【京都市下京区】月鉾の車軸にずれ、調整のため十数メートルの移動 技術継承のため各町で山鉾が建てられています。
京都の夏を彩る祇園祭で、山鉾を組み立てる「山鉾建て」が始まり、2021年7月12日には、技術継承のため組み立てのみを行ういくつかの山鉾が、豪華な懸装品(けそうひん)の飾りつけなども終え、ほぼ全容を現しました。
新型コロナウイルスの影響で、祇園祭のハイライトとも言われる「山鉾巡行」は、去年に引き続き中止されています。「山鉾建て」は2年ぶりとなります。
そのうち、四条新町の月鉾では、組み立ては完成したものの、大勢の曳き手が集まって、車軸の調整のための十数メートルの移動が行われました。

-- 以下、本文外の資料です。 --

==> config.mk <==
export PLATFORM = sky130hd
export DESIGN_NAME = uart_xmtr
export DESIGN_NICKNAME = d
export VERILOG_FILES = /design/src/rtl/uart_pkg.sv /design/src/rtl/uart_xmtr_datapath.sv /design/src/rtl/uart_xmtr.sv
export SDC_FILE = /design/constraint.sdc
export NUM_CORES = 1
export LEC_CHECK = 0
export CAP_MARGIN = 25
export CORE_AREA = 4 4 46 52
export DETAILED_ROUTE_END_ITERATION = 10
export DIE_AREA = 0 0 50 56
export DONT_BUFFER_PORTS = 1
export PLACE_DENSITY = 0.79
export SLEW_MARGIN = 0
export SYNTH_ARGS = -nofsm -noshare
export SYNTH_HDL_FRONTEND = slang
export SYNTH_HIERARCHICAL = 1
export SYNTH_SLANG_ARGS = --single-unit
==> constraint.sdc <==
create_clock -name Sample_clk -period 4.1 [get_ports Sample_clk]
set_input_delay 0.82 -clock Sample_clk [delete_from_list [all_inputs] [get_ports Sample_clk]]
set_output_delay 0.82 -clock Sample_clk [all_outputs]
set_load 0.01 [all_outputs]
==> src/rtl/uart_pkg.sv <==
// Shared UART definitions: state encodings, serial-source select and default frame geometry.
// Used by both the transmitter and the receiver so the two ends agree on framing.
package uart_pkg;

    localparam int WORD_SIZE_DEF       = 8;
    localparam int SAMPLES_PER_BIT_DEF = 8;

    typedef enum logic [2:0] {
        IDLE   = 3'd0,
        START  = 3'd1,
        DATA   = 3'd2,
        STOP   = 3'd3,
        PARITY = 3'd4
    } uart_state_e;

    typedef enum logic [2:0] {
        SER_ZERO = 3'd0,
        SER_ONE  = 3'd1,
        SER_LSB  = 3'd2,
        SER_NEXT = 3'd3,
        SER_PAR  = 3'd4
    } ser_src_e;

    // Counter width helper; a single-value counter still needs one bit.
    function automatic int cnt_width(input int n);
        return (n > 1) ? $clog2(n) : 1;
    endfunction

endpackage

月鉾保存会社務所の前で月鉾の法被を着て、静かに様子を見守っていた長老に尋ねると、「技術を繋ぐのはだいじや。わしらでも2年たったら分らんようになったりする。今回も去年見送っただけで、車軸にずれが生じていた。若いもんにも覚えてもらわんならんし、来年こそは巡行ができることをみな願ってるんやないか」と疫病退散の神事に対する思いを語っていただけました。
月鉾は、応仁の乱以前よりあり、鉾頭に新月、天王座には月読尊を祀っていることから、月鉾と呼ばれています。山鉾34基の中でも最も大きく、重い鉾とされ、鉾を飾る装飾も見事で、動く美術館と讃えられています。
2021年の「山鉾建て」は、17の保存会で実施される予定ですが、祇園祭山鉾連合会では、観覧は控えるよう異例の呼びかけを行っています。
職人さんたちの汗、保存会の皆さんの努力、私たちの願いが届くことを祈るばかりです。